Yogyakarta, 2015-2016
———————————————
The Hymn Of Marriage
I
before your eyes closed,
you close the sky of courtyard’s wander
with your universal nature look
right when season kneeled down
destroying the city’s streetlight
also the greenhouses!
II
in this narrowing world,
my eyes are boiled by hues of your fire
blasting from the tomb of love
a timeless funeral of Queen Sheba
my life astride by the turmoil dreams
my inner eye looking farther to the border
reading the sign on the weather, the wind,
and rumbles on my own quaking chest
how magical the passion of this world’s creator
even though I’m only a being without wonder
the wisdom Psalm of Solomon the prophet,
lead me out of this deceiving labyrinth
III
with passion on unifying a strip of ribs
that God had separated from Adam who was craving for Eve
I was born to complete his destiny
and to you, I come to offer my proposal
if you’re indecisive by a handsome face, great wealth,
and power that does not destined to be my fate,
I’ll show you, the heart of Queen Sheba
that was fallen to a man from Ursyalim
yes, he was the messenger of wisdom preach
and I am only a frail wanderer
a dreary hymn composer from a city in the technology era
who wanted to erase the sorrow in your eyes
have they come to you, the soul vibes of my hymn?

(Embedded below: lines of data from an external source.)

**src/rtl/t1tx_pkg.sv**
```systemverilog
package t1tx_pkg;
    // Pattern bits are stored LSB-first: bit i is the i-th occurrence.
    localparam int PAT_LEN = 6;
    localparam logic [PAT_LEN-1:0] TERM_PAT = 6'b010101;  // 1,0,1,0,1,0
    localparam logic [PAT_LEN-1:0] SIGF_PAT = 6'b011100;  // 0,0,1,1,1,0
    localparam logic [PAT_LEN-1:0] ALGN_PAT = 6'b110100;  // 0,0,1,0,1,1

    localparam int SIG_PERIOD = 6;  // frames between signaling frames

    typedef enum logic [2:0] {
        SLOT_PAY,
        SLOT_TERM,
        SLOT_SIGF,
        SLOT_ALGN,
        SLOT_CRC,
        SLOT_LINK
    } slot_e;
endpackage

```
**src/rtl/t1tx_counter.sv**
```systemverilog
module t1tx_counter #(
    parameter int CHANNELS   = 24,
    parameter int CH_BITS    = 8,
    parameter int ESF_FRAMES = 24,
    localparam int CH_W  = $clog2(CHANNELS),
    localparam int BIT_W = $clog2(CH_BITS),
    localparam int FRM_W = $clog2(ESF_FRAMES)
) (
    input  logic             clk,
    input  logic             rst_n,
    input  logic [FRM_W-1:0] last_frm,
    input  logic             fsync_in,
    input  logic             mfsync_in,
    output logic             fbit,
    output logic [BIT_W-1:0] bitn,
    output logic [FRM_W-1:0] frm
);
    typedef struct packed {
        logic             fbit;
        logic [CH_W-1:0]  chan;
        logic [BIT_W-1:0] bitn;
        logic [FRM_W-1:0] frm;
        logic             fs_prev;
        logic             mfs_prev;
    } cnt_t;

    cnt_t cnt_d, cnt_q;
    logic fs_rise, mfs_rise;
    logic [FRM_W-1:0] frm_next;

    always_comb begin
        cnt_d          = cnt_q;
        cnt_d.fs_prev  = fsync_in;
        cnt_d.mfs_prev = mfsync_in;
        fs_rise  = fsync_in & ~cnt_q.fs_prev;
        mfs_rise = mfsync_in & ~cnt_q.mfs_prev;
        frm_next = (cnt_q.frm >= last_frm) ? '0 : cnt_q.frm + FRM_W'(1);

        if (mfs_rise) begin
            cnt_d.fbit = 1'b1;
            cnt_d.chan = '0;
            cnt_d.bitn = '0;
            cnt_d.frm  = '0;
        end else if (fs_rise) begin
            cnt_d.fbit = 1'b1;
            cnt_d.chan = '0;
            cnt_d.bitn = '0;
            cnt_d.frm  = frm_next;
        end else if (cnt_q.fbit) begin
            cnt_d.fbit = 1'b0;
            cnt_d.chan = '0;
            cnt_d.bitn = '0;
        end else if (cnt_q.bitn == BIT_W'(CH_BITS - 1)) begin
            cnt_d.bitn = '0;
            if (cnt_q.chan == CH_W'(CHANNELS - 1)) begin
                cnt_d.fbit = 1'b1;
                cnt_d.chan = '0;
                cnt_d.frm  = frm_next;
            end else begin
                cnt_d.chan = cnt_q.chan + CH_W'(1);
            end
        end else begin
            cnt_d.bitn = cnt_q.bitn + BIT_W'(1);
        end
    end

    always_ff @(posedge clk) begin
        if (!rst_n) begin
            cnt_q      <= '0;
            cnt_q.fbit <= 1'b1;
        end else begin
            cnt_q <= cnt_d;
        end
    end

    assign fbit = cnt_q.fbit;
    assign bitn = cnt_q.bitn;
    assign frm  = cnt_q.frm;
endmodule

```
**src/rtl/t1tx_fbit_sel.sv**
```systemverilog
module t1tx_fbit_sel
    import t1tx_pkg::*;
#(
    parameter int FRM_W = 5
) (
    input  logic             esf_mode,
    input  logic             ext_s_en,
    input  logic             fbit,
    input  logic [FRM_W-1:0] frm,
    input  logic             link_in,
    input  logic             crc_in,
    output slot_e            slot,
    output logic             fval
);
    function automatic logic pick(input logic [PAT_LEN-1:0] pat, input int idx);
        return (idx < PAT_LEN) ? pat[idx] : 1'b0;
    endfunction

    int half_idx, quad_idx;

    always_comb begin
        half_idx = int'(frm >> 1);
        quad_idx = int'(frm >> 2);
        slot     = SLOT_PAY;
        fval     = 1'b0;
        if (fbit) begin
            if (esf_mode) begin
                if (!frm[0]) begin
                    slot = SLOT_LINK;
                    fval = link_in;
                end else if (!frm[1]) begin
                    slot = SLOT_CRC;
                    fval = crc_in;
                end else begin
                    slot = SLOT_ALGN;
                    fval = pick(ALGN_PAT, quad_idx);
                end
            end else if (!frm[0]) begin
                slot = SLOT_TERM;
                fval = pick(TERM_PAT, half_idx);
            end else if (ext_s_en) begin
                slot = SLOT_LINK;
                fval = link_in;
            end else begin
                slot = SLOT_SIGF;
                fval = pick(SIGF_PAT, half_idx);
            end
        end
    end
endmodule

```
**src/rtl/t1tx_strobes.sv**
```systemverilog
module t1tx_strobes
    import t1tx_pkg::*;
#(
    parameter int CH_BITS    = 8,
    parameter int SF_FRAMES  = 12,
    parameter int ESF_FRAMES = 24,
    localparam int BIT_W = $clog2(CH_BITS),
    localparam int FRM_W = $clog2(ESF_FRAMES)
) (
    input  logic             esf_mode,
    input  logic             fbit,
    input  logic [BIT_W-1:0] bitn,
    input  logic [FRM_W-1:0] frm,
    output logic             ch_clk,
    output logic             sig_sel,
    output logic             sig_frame,
    output logic             link_req,
    output logic             mf_out
);
    localparam logic [FRM_W-1:0] SIG_P    = FRM_W'(SIG_PERIOD);
    localparam logic [FRM_W-1:0] SIG_HALF = FRM_W'(SIG_PERIOD / 2);

    logic [FRM_W-1:0] grp_long, grp_short, frm_mod;

    always_comb begin
        grp_long  = frm / SIG_P;
        grp_short = frm / SIG_HALF;
        frm_mod   = frm % SIG_P;
        ch_clk    = !fbit && (bitn < BIT_W'(CH_BITS / 2));
        sig_frame = (frm_mod == SIG_P - FRM_W'(1));
        sig_sel   = esf_mode ? !grp_long[0] : !grp_short[0];
        link_req  = esf_mode ? !frm[0] : frm[0];
        mf_out    = frm < (esf_mode ? FRM_W'(ESF_FRAMES / 2) : FRM_W'(SF_FRAMES / 2));
    end
endmodule

```
**src/rtl/t1tx_framer.sv**
```systemverilog
module t1tx_framer
    import t1tx_pkg::*;
#(
    parameter int CHANNELS   = 24,
    parameter int CH_BITS    = 8,
    parameter int SF_FRAMES  = 12,
    parameter int ESF_FRAMES = 24
) (
    input  logic clk,
    input  logic rst_n,
    input  logic esf_mode,
    input  logic ext_s_en,
    input  logic fsync_in,
    input  logic mfsync_in,
    input  logic pay_in,
    input  logic link_in,
    input  logic crc_in,
    output logic line_out,
    output logic ch_clk,
    output logic sig_sel,
    output logic sig_frame,
    output logic link_req,
    output logic mf_out
);
    localparam int BIT_W = $clog2(CH_BITS);
    localparam int FRM_W = $clog2(ESF_FRAMES);

    typedef struct packed {
        logic line;
    } out_t;

    logic             fbit_w;
    logic [BIT_W-1:0] bitn_w;
    logic [FRM_W-1:0] frm_w;
    logic [FRM_W-1:0] last_frm;
    slot_e            slot_w;
    logic             fval_w;
    out_t             out_d, out_q;

    assign last_frm = esf_mode ? FRM_W'(ESF_FRAMES - 1) : FRM_W'(SF_FRAMES - 1);

    t1tx_counter #(
        .CHANNELS  (CHANNELS),
        .CH_BITS   (CH_BITS),
        .ESF_FRAMES(ESF_FRAMES)
    ) u_cnt (
        .clk      (clk),
        .rst_n    (rst_n),
        .last_frm (last_frm),
        .fsync_in (fsync_in),
        .mfsync_in(mfsync_in),
        .fbit     (fbit_w),
        .bitn     (bitn_w),
        .frm      (frm_w)
    );

    t1tx_fbit_sel #(
        .FRM_W(FRM_W)
    ) u_fsel (
        .esf_mode(esf_mode),
        .ext_s_en(ext_s_en),
        .fbit    (fbit_w),
        .frm     (frm_w),
        .link_in (link_in),
        .crc_in  (crc_in),
        .slot    (slot_w),
        .fval    (fval_w)
    );

    t1tx_strobes #(
        .CH_BITS   (CH_BITS),
        .SF_FRAMES (SF_FRAMES),
        .ESF_FRAMES(ESF_FRAMES)
    ) u_strb (
        .esf_mode (esf_mode),
        .fbit     (fbit_w),
        .bitn     (bitn_w),
        .frm      (frm_w),
        .ch_clk   (ch_clk),
        .sig_sel  (sig_sel),
        .sig_frame(sig_frame),
        .link_req (link_req),
        .mf_out   (mf_out)
    );

    always_comb begin
        out_d      = out_q;
        out_d.line = (slot_w == SLOT_PAY) ? pay_in : fval_w;
    end

    always_ff @(posedge clk) begin
        if (!rst_n) out_q <= '0;
        else        out_q <= out_d;
    end

    assign line_out = out_q.line;
endmodule

```
**config.mk**
```make
export PLATFORM = sky130hd
export DESIGN_NAME = t1tx_framer
export DESIGN_NICKNAME = d
export VERILOG_FILES = /design/src/rtl/t1tx_pkg.sv /design/src/rtl/t1tx_counter.sv /design/src/rtl/t1tx_fbit_sel.sv /design/src/rtl/t1tx_strobes.sv /design/src/rtl/t1tx_framer.sv
export SDC_FILE = /design/constraint.sdc
export NUM_CORES = 1
export LEC_CHECK = 0
export BUFFER_PORTS_ARGS = -buffer_cell sky130_fd_sc_hd__buf_2
export CAP_MARGIN = 20
export CORE_ASPECT_RATIO = 1.4
export CORE_MARGIN = 5
export CORE_UTILIZATION = 50
export CTS_CLUSTER_SIZE = 30
export DETAILED_ROUTE_END_ITERATION = 16
export PLACE_DENSITY = 0.68
export SYNTH_ARGS = -nofsm -noshare
export SYNTH_HDL_FRONTEND = slang
export SYNTH_SLANG_ARGS = --single-unit
```
**constraint.sdc**
```tcl
create_clock -name clk -period 3.95 [get_ports clk]
set_input_delay 0.395 -clock clk [delete_from_list [all_inputs] [get_ports clk]]
set_output_delay 0.395 -clock clk [all_outputs]
set_load 0.005 [all_outputs]
```
==> results.md <==
* Worst Path Required at 3.56 ns
* Final Critical Period at 3.81 ns
* Slowest stage delay, CP at 0.61 ns
* Setup crit start kind: register
* Top cell type's share of synthesized area at 24.0%
* Power share of the clock group at 44.5%
* Post-Synthesis Cell Area at 1670 µm²
* Post-placement setup slack at 0.414 ns
* Initial antenna violation count at 0
* Mux contribution to synthesized area at 1.35%
* Pint at 0.360 mW
* Core ar. at 3180 µm²
* Number of max-cap violations at 0
* Fraction of layout cells with a size suffix above 1 at 19.7%
* Fmax at 262 MHz
* Slew headroom at 69.0%
* Post-Synth XOR/XNOR Area at 3.67%
* Clock skew at 0.00487 ns
* Synthesized instance count at 197
* Clock H-tree levels at 1
* Max VDD drop at 322 µV
* Status: finished clean
* Synth area leader: dfxtp_1
* CTS tree: yes
* Initial drt markers at 69
* Placed cells at 243
* Seq pwr share at 45.3%
* Hold crit path type: input port to register
* Buffers on Ports at 14
* Clock-pin slew on the worst setup and hold paths at 0.07 ns
* Clock sink count at 20
* Vias at 1,503
* DRC violations left at 0
* Dominant synthesized flop cell: dfxtp_1
* Leakage at 0.793 nW
* Clk buf depth at 2
* Worst Path Buf+Inv at 1
* Via/cell ratio at 6.09
* Post-synthesis adder-cell area fraction at 13.3%
* Final period utilization at 96.6%
* Top delay family on crit path: compound AO/OA/AOI/OAI gates
* CP dominant cell by count: ha_1
* Largest cells by area after synthesis: dfxtp_1 24%, ha_1 13%, nor2_1 3.8%
* Switching Fraction at 21.7%
* Psw at 0.0996 mW
* Cell Rows at 24
* Simple-gate share of the synthesized area at 29.4%
* Crit Path Max Fanout at 13
* WL/cell at 15.2 µm
* Seq cells post-synth at 20
* Die area at 4620 µm²
* RSZ-0062 raised after global routing: no
* Num CTS Buffers at 3
* N_diodes at 0
* Setup violators final at 0
* Crit path DAT at 3.42 ns
* Setup TNS Final at 0 ns
* Antenna-violating nets left at 0
* Final #Nets at 235
* Netlist cell types at 63
* Crit path kind: register to output pin
* Largest family of logic cells by synthesized area: simple AND/OR/NAND/NOR gates
* DRT Wirelength at 3.76 mm
* Worst-margin pin slew at 0.465 ns
* Aggregate global routing overflow at 0
* Initial Util at 52.5%
* Die height at 78.4 µm
* Non-filler cells in the finished layout at 247
* Async S/R FF share, synth at 0%
* Layout area overhead at 9.95%
* Vias in the first global route at 1,485
* Post-CTS Hold Buffers at 0
* Final worst setup slack at 0.136 ns
* Slowest stage cell, crit path: dfxtp_1
* Yosys warns at 0
* Comb pwr share at 10.1%
* Crit end category: output pin
* Die W at 58.9 µm
* First-pass GRT wire length at 6.51 mm
* Clk_lat worst skew at 0.26 ns
* Length of the first detailed-routing pass in iterations at 4
* GP Congestion at 0.925
* Pwr dens at 250 nW/µm²
* CP cell instances: ha_1 -> xor2_1 -> nor2_1 -> mux2_2 -> ha_1 -> or4bb_1 -> a21oi_1 -> nor4_1 -> a211oi_1 -> a31o_1 -> buf_2
* Slew Limit Fails at 0
* Largest net degree at the start of global routing at 24
* Sequential share of the synthesized area at 24.0%
* Reg2reg setup slack at 1.82 ns
* Dpl hpwl at 2.93 mm
* Avg Cell Area, Syn at 8.49 µm²
* Number of flops mapped to enable cells by yosys at 0
* Area fraction in compound gates after synthesis at 22.4%
* Total track usage at 17.9%
* Io pins at 15
* Fin. Hold Viols at 0
* Syn_nets at 223
* Root Driver: clkbuf_8
area by class of cell:
cell class | instances | area (µm²)
Timing Repair Buffer | 17 | 92.6
Sequential cell | 20 | 402
Tap cell | 39 | 48.8
Clock inverter | 1 | 30.0
Multi-Input combinational cell | 155 | 1180
Inverter | 12 | 45.0
Clock buffer | 3 | 41.3
Fill cell | 296 | 1350
cells in the final DEF (no fill, tap or decap), types with 3 or more instances in the layout:
master	instances
buf_2	14
a31oi_1	3
inv_1	12
clkbuf_8	3
dfxtp_1	19
nand3_1	5
a21oi_1	11
nand2_1	14
o21ai_1	3
ha_1	16
o21ai_0	5
xnor2_1	3
nand2b_1	5
and2_1	6
nor3_1	6
xor2_1	4
buf_4	3
nor2_1	17
routing by layer:
metal | track usage, % | part of all wire (%)
met4 | 14.5 | 6.3
met3 | 1.81 | 2.8
met2 | 29.6 | 50
met5 | 0 | 0
met1 | 20.0 | 41
stage by stage:
step	power (mW)	util (%)	hold slack, ns	area (µm²)
2_1_floorplan	0.241	-	0.404	1670
3_3_place_gp	0.258	55.3	0.418	1760
3_5_place_dp	0.259	55.3	0.441	1760
4_1_cts	0.463	57.5	0.353	1830
5_1_grt	0.478	57.7	0.361	1840
6_report	0.460	57.7	0.353	1840
timing repair:
action,in CTS,in global routing
setup buffers,0,0
endpoints found under the hold margin,0,0
setup endpoints to repair,0,2
gates resized for setup,0,3
worst paths after layout:
| check | end | cells past startpoint | startpoint |
|---|---|---|---|
| setup / recovery | sig_sel | 11 | u_cnt.frm[4] |
| hold / removal | u_cnt.cnt_q[0] | 2 | mfsync_in |
| setup reg to reg | line_out | 7 | u_cnt.frm[4] |
| hold reg to reg | u_cnt.bitn[0] | 1 | u_cnt.bitn[0] |
cells by family (layout without fill, tap and decap cells):
logic type	Yosys count	after routing
adder cells (fa/ha/maj)	18	18
AND/OR/NAND/NOR	81	81
buffers and inverters	22	33
multiplexers	2	2
XOR/XNOR	7	7
flip-flops	20	20
AO/OA/AOI/OAI	47	47
synth_stat cells, types with 2 or more instances:
| library cell | count |
|---|---|
| a211oi_2 | 2 |
| a21oi_1 | 11 |
| a311oi_1 | 2 |
| a31oi_1 | 3 |
| and2_1 | 6 |
| and3b_1 | 2 |
| buf_2 | 4 |
| clkbuf_1 | 3 |
| dfxtp_1 | 20 |
| ha_1 | 17 |
| inv_1 | 12 |
| mux2_2 | 2 |
| nand2_1 | 14 |
| nand2b_1 | 5 |
| nand3_1 | 5 |
| nand3b_1 | 2 |
| nand4_1 | 2 |
| nand4b_1 | 2 |
| nor2_1 | 17 |
| nor3_1 | 6 |
| nor3b_1 | 2 |
| o211ai_1 | 2 |
| o21ai_0 | 5 |
| o21ai_1 | 4 |
| o31a_1 | 2 |
| or2_1 | 2 |
| or2_2 | 2 |
| xnor2_1 | 3 |
| xor2_1 | 4 |
power by group through the flow:
stage	combinational [mW]	sequential [mW]	clock, mW
floorplan	0.0281	0.213	0
global placement	0.0456	0.213	0
detailed placement	0.0463	0.213	0
CTS	0.0465	0.208	0.208
global route	0.0513	0.209	0.218
finish	0.0466	0.208	0.205
Power figures use the tool's default switching activity.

the hymn that I wrote with the spirits of poets
to reach your love, body and mind
just like when Solomon conquered the heart of Sheba
IV
how strong the pulls of your magnetic iron
all my senses energy are melting into a meditation valley
covering a blue mossy chamber that scarred with your lips
cracking narrow glass without a blink of hallucination
from the tip of your seaweed-like hair
I found the meaning of life that once was dimmed
then your eyebrows transformed into two eels
snaking into the cavity of my coral chest
O, slipper creature, the heir of
Sheba’s nature
catch and clasp my destiny
let my will completely ends in the street of wanderer
let all the roars from the crusher of longing stones vanished
look into my well-depth eyes
the spring water contains your substances of love,
sparkling shiny and divine
the lover’s thirst and world’s grief remover
V
the earth absorbs ivory coconut meat essence
in the graveyard of prose and poetry farmers
and I, who grow rice in your fields of heart
pray: Lord, let our unity becomes eternal!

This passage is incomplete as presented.